Based on the foregoing, IT IS HEREBY ORDERED that

1. Defendant's motion to proceed in forma pauperis, ECF No. 2, is granted; and

2. The court's July 15, 2015, hearing on plaintiff's motion to remand, ECF No. 6, is VACATED.

IT IS FURTHER HEREBY RECOMMENDED that

1. This action be remanded to the Tuolumne County Superior Court; and

2. Plaintiff's motion to remand, ECF No. 6, be DENIED as moot.

These findings and recommendations are submitted to the United States District Judge assigned to the case, pursuant to the provisions of 28 U.S.C. § 636(b)(l).

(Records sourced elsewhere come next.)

This is an optimization exercise on Yosys and OpenROAD, whose aim is small area and a short achievable clock period, not a production implementation.
RTL that was checked went through simulation tests only; none was proved equivalent to the original.

==> module float_recip, before the edit <==
module float_recip(clk,rst,i_cip,i_sj,i_vstart,i_vector_length,i_v0,i_v1,i_v2,i_v3,i_v4,i_v5,i_v6,i_v7,o_result, o_busy);
input  wire clk;         
input  wire rst;
input  wire [15:0] i_cip;     
input  wire i_vstart;
input  wire [6:0] i_vector_length;
input wire [63:0] i_v0;
input wire [63:0] i_v1;
input wire [63:0] i_v2;
input wire [63:0] i_v3;
input wire [63:0] i_v4;
input wire [63:0] i_v5;
input wire [63:0] i_v6;
input wire [63:0] i_v7;
input  wire [63:0] i_sj;
output reg [63:0] o_result;
output wire       o_busy;
reg  [7:0] reservation_time;
reg        busy;         
reg  [7:0] vsel;         
always @(posedge clk)
   if (rst)
      reservation_time <= 8'd0;
   else if (i_vstart)
      reservation_time <= {1'b0, i_vector_length} + 8'd4;    
   else if (reservation_time != 8'd0)
      reservation_time <= reservation_time - 8'd1;
wire busy_next = ~rst & (i_vstart | (reservation_time[7:1] != 7'd0));
always @(posedge clk)
begin
   busy <= busy_next;
   if (i_vstart)
      vsel <= busy_next ? (8'd1 << i_cip[5:3]) : 8'd0;
   else
      vsel <= busy_next ? vsel : 8'd0;
end
assign o_busy = busy;
wire [31:0] src = ({32{~busy}}   & i_sj[63:32]) |
                  ({32{vsel[0]}} & i_v0[63:32]) |
                  ({32{vsel[1]}} & i_v1[63:32]) |
                  ({32{vsel[2]}} & i_v2[63:32]) |
                  ({32{vsel[3]}} & i_v3[63:32]) |
                  ({32{vsel[4]}} & i_v4[63:32]) |
                  ({32{vsel[5]}} & i_v5[63:32]) |
                  ({32{vsel[6]}} & i_v6[63:32]) |
                  ({32{vsel[7]}} & i_v7[63:32]);
reg        s0;
reg [14:0] e0;
reg [15:0] d0;
always @(posedge clk)
begin
   s0 <= src[31];
   e0 <= src[30:16];
   d0 <= src[15:0];
end
reg        s1;
reg [14:0] e1;
reg        h1;
always @(posedge clk)
begin
   s1 <= s0;
   e1 <= e0;
   h1 <= (d0[15:8] == 8'h80);
end
wire [14:0] ek1 = h1 ? (e1[14] ? 15'd3 : 15'h7fff) : (e1[14] ? 15'd2 : 15'd0);
wire [8:0]  elo1 = {1'b0, ~e1[7:0]} + {1'b0, ek1[7:0]};
reg        s2;
reg [7:0]  elo2;
reg        ec2;          
reg [6:0]  ehi2;         
reg        em2;          
always @(posedge clk)
begin
   s2   <= s1;
   elo2 <= elo1[7:0];
   ec2  <= elo1[8];
   ehi2 <= ~e1[14:8];
   em2  <= ek1[14];
end
wire [6:0] ehi = ehi2 + {7{em2}} + {6'd0, ec2};
reg [15:0] se3, se4, se5, se6, se7, se8, se9, se10, se11, se12;    
reg [15:0] d1, d2, d3, d4, d5, d6;
reg [7:0]  d7lo;
reg [15:0] d8;
always @(posedge clk)
begin
   se3  <= {s2, ehi, elo2};
   se4  <= se3;
   se5  <= se4;
   se6  <= se5;
   se7  <= se6;
   se8  <= se7;
   se9  <= se8;
   se10 <= se9;
   se11 <= se10;
   se12 <= se11;
   d1 <= d0;
   d2 <= d1;
   d3 <= d2;
   d4 <= d3;
   d5 <= d4;
   d6 <= d5;
   d7lo <= d6[7:0];
end
reg [15:0] dh7;          
reg [15:0] dl7;          
always @(posedge clk)
begin
   dh7 <= 16'd1 << d6[15:12];
   dl7 <= 16'd1 << d6[11:8];
end
wire [3:0] dh7_bin = {|dh7[15:8], |{dh7[15:12], dh7[7:4]}, |{dh7[15:14], dh7[11:10], dh7[7:6], dh7[3:2]},
                      |{dh7[15], dh7[13], dh7[11], dh7[9], dh7[7], dh7[5], dh7[3], dh7[1]}};
wire [3:0] dl7_bin = {|dl7[15:8], |{dl7[15:12], dl7[7:4]}, |{dl7[15:14], dl7[11:10], dl7[7:6], dl7[3:2]},
                      |{dl7[15], dl7[13], dl7[11], dl7[9], dl7[7], dl7[5], dl7[3], dl7[1]}};
wire [14:0] x2_tab;
recip_x2_lut lut(.h(dh7), .l(dl7), .y(x2_tab));
wire [7:0]  x2_neg, x2_one, x2_two;
booth_enc enc(.yl(x2_tab), .neg(x2_neg), .one(x2_one), .two(x2_two));
reg [6:0]  sg8, neg9, neg10;
reg [7:0]  one8, one9, one10;
reg [7:0]  two8, two9, two10;
reg        half8, half9, half10, half11, half12;
always @(posedge clk)
begin
   d8    <= {dh7_bin, dl7_bin, d7lo};
   sg8   <= ~x2_neg[6:0];
   one8  <= x2_one;
   two8  <= x2_two;
   neg9  <= ~sg8;
   one9  <= one8;
   two9  <= two8;
   neg10 <= neg9;
   one10 <= one9;
   two10 <= two9;
   half8  <= dh7[8] & dl7[0];
   half9  <= half8;
   half10 <= half9;
   half11 <= half10;
   half12 <= half11;
end
wire [32:0] b3_a, b3_b;
mul_a ma(.sg({1'b0, sg8}), .one(one8), .two(two8), .m(d8), .ra(b3_a), .rb(b3_b));
reg  [32:0] b3a_9, b3b_9;
always @(posedge clk)
begin
   b3a_9 <= b3_a;
   b3b_9 <= b3_b;
end
wire [32:0] b3_sum;
cpa33 add_b3(.a(b3a_9), .b(b3b_9), .s(b3_sum));
reg  [32:0] b3_10;
always @(posedge clk)
   b3_10 <= b3_sum;
wire [48:0] p_a, p_b;
mul_c mc(.neg({1'b1, neg10}), .one(one10), .two(two10), .m(b3_10[31:0]), .ra(p_a), .rb(p_b));
reg  [48:0] pa_11, pb_11;
reg  [1:0]  s11, s12;
always @(posedge clk)
begin
   pa_11 <= p_a;
   pb_11 <= p_b;
   s11   <= b3_10[32] ? 2'd0 : b3_10[31] ? 2'd1 : 2'd2;
   s12   <= s11;
end
wire [48:0] p_sum;
cpa49 add_p(.a(pa_11), .b(pb_11), .s(p_sum));
reg  [48:0] p_12;
always @(posedge clk)
   p_12 <= p_sum;
wire [48:0] c3 = p_12 << s12;
wire [47:0] x3 = (s12 == 2'd0) ? {1'b1, 47'b0} :
                 c3[48] ? c3[48:1] : c3[47] ? c3[47:0] : {c3[46:0], 1'b0};
always @(posedge clk)
   o_result <= half12 ? {se12, 1'b1, 47'b0} : {se12, x3};
endmodule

Within fourteen days after being served with these findings and recommendations, any party may file written objections with the court and serve a copy on all parties. Id.; see also Local Rule 304(b). Such a document should be captioned "Objections to Magistrate Judge's Findings and Recommendations." Any response to the objections shall be filed with the court and served on all parties within fourteen days after service of the objections. Local Rule 304(d). Failure to file objections within the specified time may waive the right to appeal the District Court's order. Turner v. Duncan, 158 F.3d 449, 455 (9th Cir. 1998); Martinez v. Ylst, 951 F.2d 1153, 1156-57 (9th Cir. 1991).

FootNotes


1. Citations to court documents refer to the page numbers assigned by the court's electronic docketing system where available.
2. Plaintiff does not reference any statute in relation to Regulation Z, or otherwise explain what Regulation Z is.